Metric Infrastructure

Next, I'll briefly go over the metric collection system.

Metric Infra with Node exporter, Prometheus and Grafana

The Prometheus Node exporter collects metrics about the device hardware and kernel. Metrics such as cpu, diskstat, meminfo allow you to see how each resource on the device is being used.

The application uses a client library for each language to aggregate custom metrics and expose them to a specific endpoint (e.g. /metrics ). The figure below is an example of a websocket application measuring the number of live websocket connections as a metric and visualizing it in Grafana.

the number of live websocket connections measured in websocket application

The Prometheus server can scrape the metrics observed by the node exporter and application and visualize them by registering the Prometheus datasource in Grafana. When looking for targets to scrape metrics from, you can get help from HTTP Service Discovery provided by Prometheus.

Conclusion

By the end of the project schedule, our team was able to successfully deliver services such as attendance, rankings, posts, and live MMO games to users in the form of a web application, mobile application, admin webpage, and live broadcasting webpage. Over 2000 users were able to enjoy the services without any downtime, and their positive feedback was a great achievement for the team.

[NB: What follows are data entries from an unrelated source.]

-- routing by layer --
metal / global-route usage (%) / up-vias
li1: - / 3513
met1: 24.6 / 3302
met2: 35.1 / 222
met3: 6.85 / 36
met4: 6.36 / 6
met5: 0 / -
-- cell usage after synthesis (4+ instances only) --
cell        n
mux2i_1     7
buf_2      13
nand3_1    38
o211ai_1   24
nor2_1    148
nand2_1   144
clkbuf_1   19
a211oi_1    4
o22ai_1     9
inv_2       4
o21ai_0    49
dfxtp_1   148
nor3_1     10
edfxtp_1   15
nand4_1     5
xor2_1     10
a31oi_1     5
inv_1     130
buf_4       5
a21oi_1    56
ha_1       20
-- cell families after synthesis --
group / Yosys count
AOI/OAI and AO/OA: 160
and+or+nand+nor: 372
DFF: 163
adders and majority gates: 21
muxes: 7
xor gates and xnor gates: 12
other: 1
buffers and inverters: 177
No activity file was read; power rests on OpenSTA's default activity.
### src/hw/lfch_defs.svh
// constants of the link function configuration header: offsets, field
// positions, fixed values and reset values.
// assumes inclusion by bare name from files under hw/.
`ifndef LFCH_DEFS_SVH
`define LFCH_DEFS_SVH

// ****************************************************************
// configuration offsets (byte addresses, dword aligned)
// ****************************************************************
`define LFCH_OFS_LINK_BASE      8'h10
`define LFCH_OFS_EXT_BASE       8'h14
`define LFCH_OFS_SUBSYS         8'h2C
`define LFCH_OFS_CAP_PTR        8'h34
`define LFCH_OFS_INTR           8'h3C
`define LFCH_OFS_PM_FIRST       8'h44
`define LFCH_OFS_PM_SECOND      8'h48

// ****************************************************************
// window base register layout
// ****************************************************************
`define LFCH_BASE_PTR_MSB       31
`define LFCH_BASE_PTR_LSB       11
`define LFCH_BASE_PTR_WIDTH     21
`define LFCH_BASE_LOW_ZERO      11'h000
`define LFCH_BASE_RESET         21'h00000

// ****************************************************************
// fixed and reset values
// ****************************************************************
`define LFCH_CAP_PTR_VALUE      8'h44
`define LFCH_IRQ_PIN_DEFAULT    8'h01
`define LFCH_IRQ_LINE_RESET     8'h00
`define LFCH_SUBSYS_RESET       32'h00000000
`define LFCH_RDATA_RESET        32'h00000000

`endif

### src/hw/lfch_pkg.sv
// types shared by the link function configuration header files.
// assumes the constants header is compiled alongside.
`default_nettype none

package lfch_pkg;

	// configuration request as presented by the host side decoder
	typedef struct packed {
		logic [7:0]  addr;
		logic        rd;
		logic        wr;
		logic [3:0]  be;
		logic [31:0] wdata;
	} lfch_cfg_req_type;

	// configuration answer, one cycle after the request
	typedef struct packed {
		logic        ack;
		logic [31:0] rdata;
	} lfch_cfg_rsp_type;

	// subsystem identity update from loader or access register
	typedef struct packed {
		logic        load;
		logic [3:0]  be;
		logic [31:0] data;
	} lfch_ssid_upd_type;

	// state of the top module
	typedef struct packed {
		logic        ack;
		logic [31:0] rdata;
		logic [7:0]  routing_line;
		logic        pm_hit;
	} lfch_main_state_type;

endpackage

`default_nettype wire

### src/hw/lfch_config_header.sv
// link function configuration header: window bases, subsystem identity,
// capability pointer and interrupt routing, reached by configuration
// reads and writes.
// assumes requests come from a configuration decoder on clk_sys, one
// request at a time, and that the loader sits on the same clock.
//
// Operation
// - link window base bits 31..11 are writable, holding the upper 21 bits.
// - writing all ones to link window base reads back FFFF F800h.
// - link window base bits 10..4 read zero, meaning a 2-Kbyte window.
// - link window base bit 3 reads zero: not prefetchable.
// - link window base bits 2..1 read zero: 32-bit base anywhere.
// - link window base bit 0 reads zero: memory space.
// - extension window base at 14h, bits 31..11 hold its pointer.
// - extension window base bits 10..4 read zero: 2-Kbyte window.
// - extension window base bit 3 reads zero: not prefetchable.
// - extension window base bits 2..1 read zero: 32-bit base anywhere.
// - extension window base bit 0 reads zero: memory space.
// - subsystem register at 2Ch: device code high half, vendor code low.
// - subsystem identity loads from serial EEPROM or access register only.
// - capability pointer at 34h reads fixed 44h, writes ignored.
// - power-management block lives in dwords 44h and 48h.
// - interrupt register: upper byte read-only, lower byte read/write.
// - interrupt pin field reads 01h, 02h or 03h.
`include "lfch_defs.svh"
`default_nettype none

module lfch_config_header #(
	parameter logic [7:0] INTERRUPT_PIN_CODE = `LFCH_IRQ_PIN_DEFAULT
) (
	input  wire logic                        clk_sys,
	input  wire logic                        rst_n,
	input  wire lfch_pkg::lfch_cfg_req_type  cfg_req,
	output lfch_pkg::lfch_cfg_rsp_type       cfg_rsp,
	input  wire lfch_pkg::lfch_ssid_upd_type eeprom_upd,
	input  wire lfch_pkg::lfch_ssid_upd_type access_upd,
	output logic [20:0]                      link_window_pointer,
	output logic [20:0]                      extension_window_pointer,
	output logic [31:0]                      subsystem_identity,
	output logic [7:0]                       interrupt_routing_line,
	output logic                             pm_block_access
);

	// ****************************************************************
	// address decode
	// ****************************************************************

	// dword index of the request; byte lane bits are not decoded
	logic [5:0] req_dword;
	logic       hit_link;
	logic       hit_ext;
	logic       hit_subsys;
	logic       hit_cap;
	logic       hit_intr;
	logic       hit_pm;
	logic       req_any;

	localparam logic [5:0] DW_LINK   = 6'(`LFCH_OFS_LINK_BASE >> 2);
	localparam logic [5:0] DW_EXT    = 6'(`LFCH_OFS_EXT_BASE >> 2);
	localparam logic [5:0] DW_SUBSYS = 6'(`LFCH_OFS_SUBSYS >> 2);
	localparam logic [5:0] DW_CAP    = 6'(`LFCH_OFS_CAP_PTR >> 2);
	localparam logic [5:0] DW_INTR   = 6'(`LFCH_OFS_INTR >> 2);
	localparam logic [5:0] DW_PM_A   = 6'(`LFCH_OFS_PM_FIRST >> 2);
	localparam logic [5:0] DW_PM_B   = 6'(`LFCH_OFS_PM_SECOND >> 2);

	assign req_dword  = cfg_req.addr[7:2];
	assign req_any    = cfg_req.rd | cfg_req.wr;
	assign hit_link   = (req_dword == DW_LINK);
	assign hit_ext    = (req_dword == DW_EXT);
	assign hit_subsys = (req_dword == DW_SUBSYS);
	assign hit_cap    = (req_dword == DW_CAP);
	assign hit_intr   = (req_dword == DW_INTR);
	// the power-management dwords belong to logic outside this block
	assign hit_pm     = (req_dword == DW_PM_A) ||
	                    (req_dword == DW_PM_B);

	// ****************************************************************
	// window base registers
	// ****************************************************************

	logic [31:0] link_word;
	logic [31:0] ext_word;
	logic [20:0] link_ptr;
	logic [20:0] ext_ptr;
	logic        link_wr;
	logic        ext_wr;

	// a read takes precedence if a decoder ever raises both strobes
	assign link_wr = cfg_req.wr & ~cfg_req.rd & hit_link;
	assign ext_wr  = cfg_req.wr & ~cfg_req.rd & hit_ext;

	// link window: only bits 31..11 store, low bits read zero
	lfch_window_base u_link_base (
		.clk_sys   (clk_sys),
		.rst_n     (rst_n),
		.wr_en     (link_wr),
		.be        (cfg_req.be),
		.wdata     (cfg_req.wdata),
		.pointer   (link_ptr),
		.read_word (link_word)
	);

	// extension window: same 2-Kbyte memory layout
	lfch_window_base u_ext_base (
		.clk_sys   (clk_sys),
		.rst_n     (rst_n),
		.wr_en     (ext_wr),
		.be        (cfg_req.be),
		.wdata     (cfg_req.wdata),
		.pointer   (ext_ptr),
		.read_word (ext_word)
	);

	// ****************************************************************
	// subsystem identity
	// ****************************************************************

	logic [31:0] ssid_word;

	// no configuration write path reaches it; a write at 2Ch is dropped
	lfch_subsys_id u_subsys (
		.clk_sys    (clk_sys),
		.rst_n      (rst_n),
		.eeprom_upd (eeprom_upd),
		.access_upd (access_upd),
		.identity   (ssid_word)
	);

	// ****************************************************************
	// top state
	// ****************************************************************

	lfch_pkg::lfch_main_state_type state_reg;
	lfch_pkg::lfch_main_state_type state_next;

	// read word of the addressed dword; unmapped dwords read zero
	logic [31:0] read_word;

	always_comb begin
		read_word = `LFCH_RDATA_RESET;
		if (hit_link) begin
			read_word = link_word;
		end else if (hit_ext) begin
			read_word = ext_word;
		end else if (hit_subsys) begin
			read_word = ssid_word;
		end else if (hit_cap) begin
			// pointer sits in the low byte; the rest of the dword is zero
			read_word = {24'h000000, `LFCH_CAP_PTR_VALUE};
		end else if (hit_intr) begin
			// pin code high, line low; the upper half is not ours
			read_word = {16'h0000, INTERRUPT_PIN_CODE,
			             state_reg.routing_line};
		end
	end

	// one answer per request, registered on the edge that takes it
	always_comb begin
		state_next        = state_reg;
		state_next.ack    = req_any;
		state_next.pm_hit = req_any & hit_pm;
		// read data hold until the next read so a slow master keeps them
		if (cfg_req.rd) begin
			state_next.rdata = read_word;
		end
		// only the line byte takes data; the pin byte stays fixed
		if (cfg_req.wr && !cfg_req.rd && hit_intr && cfg_req.be[0]) begin
			state_next.routing_line = cfg_req.wdata[7:0];
		end
	end

	// register the state
	always_ff @(posedge clk_sys) begin
		if (!rst_n) begin
			state_reg.ack          <= 1'b0;
			state_reg.rdata        <= `LFCH_RDATA_RESET;
			state_reg.routing_line <= `LFCH_IRQ_LINE_RESET;
			state_reg.pm_hit       <= 1'b0;
		end else begin
			state_reg <= state_next;
		end
	end

	// ****************************************************************
	// outputs
	// ****************************************************************

	// every output below is a flip-flop, here or in a child module
	// one driver for the whole answer struct
	assign cfg_rsp = '{ack: state_reg.ack, rdata: state_reg.rdata};
	assign link_window_pointer       = link_ptr;
	assign extension_window_pointer  = ext_ptr;
	assign subsystem_identity        = ssid_word;
	assign interrupt_routing_line    = state_reg.routing_line;
	assign pm_block_access           = state_reg.pm_hit;

endmodule

`default_nettype wire

### src/hw/lfch_window_base.sv
// one 32-bit memory window base register with a 2-Kbyte decode.
// assumes the caller raises wr_en only for a write aimed at this offset.
`include "lfch_defs.svh"
`default_nettype none

module lfch_window_base (
	input  wire logic        clk_sys,
	input  wire logic        rst_n,
	input  wire logic        wr_en,
	input  wire logic [3:0]  be,
	input  wire logic [31:0] wdata,
	output logic [20:0]      pointer,
	output logic [31:0]      read_word
);

	// ****************************************************************
	// state
	// ****************************************************************
	logic [20:0] pointer_reg;
	logic [20:0] pointer_next;
	logic [31:0] merged;
	logic [31:0] current;

	assign current = {pointer_reg, `LFCH_BASE_LOW_ZERO};

	// byte lanes pick new or old data per byte
	genvar lane;
	generate
		for (lane = 0; lane < 4; lane = lane + 1) begin : g_lane
			assign merged[lane*8 +: 8] = be[lane] ?
				wdata[lane*8 +: 8] : current[lane*8 +: 8];
		end
	endgenerate

	// only bits 31..11 take data; low bits never store anything
	always_comb begin
		pointer_next = pointer_reg;
		if (wr_en) begin
			pointer_next = merged[`LFCH_BASE_PTR_MSB:`LFCH_BASE_PTR_LSB];
		end
	end

	// register the pointer
	always_ff @(posedge clk_sys) begin
		if (!rst_n) begin
			pointer_reg <= `LFCH_BASE_RESET;
		end else begin
			pointer_reg <= pointer_next;
		end
	end

	assign pointer = pointer_reg;
	// size, prefetch, type and space bits all read as zero
	assign read_word = current;

endmodule

`default_nettype wire

### src/hw/lfch_subsys_id.sv
// subsystem identity holding register: device code high, vendor code low.
// assumes loader and access-register strobes come from the same clock.
`include "lfch_defs.svh"
`default_nettype none

module lfch_subsys_id (
	input  wire logic                     clk_sys,
	input  wire logic                     rst_n,
	input  wire lfch_pkg::lfch_ssid_upd_type eeprom_upd,
	input  wire lfch_pkg::lfch_ssid_upd_type access_upd,
	output logic [31:0]                   identity
);

	// ****************************************************************
	// state
	// ****************************************************************
	logic [31:0] ident_reg;
	logic [31:0] ident_next;
	logic [31:0] eeprom_word;
	logic [31:0] access_word;

	// per-lane merge for each update source
	genvar lane;
	generate
		for (lane = 0; lane < 4; lane = lane + 1) begin : g_lane
			assign eeprom_word[lane*8 +: 8] = eeprom_upd.be[lane] ?
				eeprom_upd.data[lane*8 +: 8] : ident_reg[lane*8 +: 8];
			assign access_word[lane*8 +: 8] = access_upd.be[lane] ?
				access_upd.data[lane*8 +: 8] : ident_reg[lane*8 +: 8];
		end
	endgenerate

	// the loader wins a tie: it only runs after reset, before software
	always_comb begin
		ident_next = ident_reg;
		if (eeprom_upd.load) begin
			ident_next = eeprom_word;
		end else if (access_upd.load) begin
			ident_next = access_word;
		end
	end

	always_ff @(posedge clk_sys) begin
		if (!rst_n) begin
			ident_reg <= `LFCH_SUBSYS_RESET;
		end else begin
			ident_reg <= ident_next;
		end
	end

	assign identity = ident_reg;

endmodule

`default_nettype wire
**config.mk**
```make
export PLATFORM = sky130hd
export DESIGN_NAME = bas_burst_seq
export DESIGN_NICKNAME = d
export VERILOG_FILES = /design/src/hw/bas_pkg.sv /design/src/hw/bas_burst_seq.sv
export VERILOG_INCLUDE_DIRS = /design/src /design/src/hw
export SDC_FILE = /design/constraint.sdc
export NUM_CORES = 1
export LEC_CHECK = 0
export BUFFER_PORTS_ARGS = -buffer_cell sky130_fd_sc_hd__buf_4
export CAP_MARGIN = 20
export CORE_ASPECT_RATIO = 1.75
export CORE_UTILIZATION = 45
export DETAILED_ROUTE_END_ITERATION = 7
export GPL_TIMING_DRIVEN = 0
export PLACE_DENSITY = 0.7
export SLEW_MARGIN = 20
export SYNTH_ARGS = -nofsm -noshare
export SYNTH_HDL_FRONTEND = slang
export SYNTH_SLANG_ARGS = --single-unit
```
**constraint.sdc**
```tcl
create_clock -name sys_clk_i -period 5.7 [get_ports sys_clk_i]
set_input_delay 1.14 -clock sys_clk_i [delete_from_list [all_inputs] [get_ports sys_clk_i]]
set_output_delay 1.14 -clock sys_clk_i [all_outputs]
set_load 0.02 [all_outputs]
```
**config.mk**
```make
export PLATFORM = sky130hd
export DESIGN_NAME = epc_top
export DESIGN_NICKNAME = d
export VERILOG_FILES = /design/src/rtl/epc_pkg.sv /design/src/rtl/epc_array.sv /design/src/rtl/epc_sync.sv /design/src/rtl/epc_top.sv
export SDC_FILE = /design/constraint.sdc
export NUM_CORES = 2
export LEC_CHECK = 0
export ABC_AREA = 0
export BUFFER_PORTS_ARGS = -buffer_cell sky130_fd_sc_hd__buf_4
export CORE_ASPECT_RATIO = 0.9
export CORE_MARGIN = 2
export CORE_UTILIZATION = 47
export DETAILED_ROUTE_END_ITERATION = 7
export GPL_TIMING_DRIVEN = 0
export PLACE_DENSITY_LB_ADDON = 0.25
export SLEW_MARGIN = 20
export SYNTH_ARGS = -nofsm -noshare
export SYNTH_HDL_FRONTEND = slang
export SYNTH_HIERARCHICAL = 1
export SYNTH_SLANG_ARGS = --single-unit
```
**constraint.sdc**
```tcl
create_clock -name CLK_SYS -period 4.2 [get_ports CLK_SYS]
set_clock_uncertainty 0.15 [all_clocks]
set_input_delay 0.21 -clock CLK_SYS [delete_from_list [all_inputs] [get_ports CLK_SYS]]
set_output_delay 0.21 -clock CLK_SYS [all_outputs]
set_load 0.05 [all_outputs]
```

I wonder if this would have been possible without CI/CD pipelining for reliable code integration and fast deployment, CRUD API and API docs auto-generation tools to maximize development productivity, and code-managed cloud infrastructure and monitoring tools. Of course, it's all about teamwork and having the right people on your side. I hope this post serves as a reference for teams like ours who are just starting out and need to build a service from scratch quickly.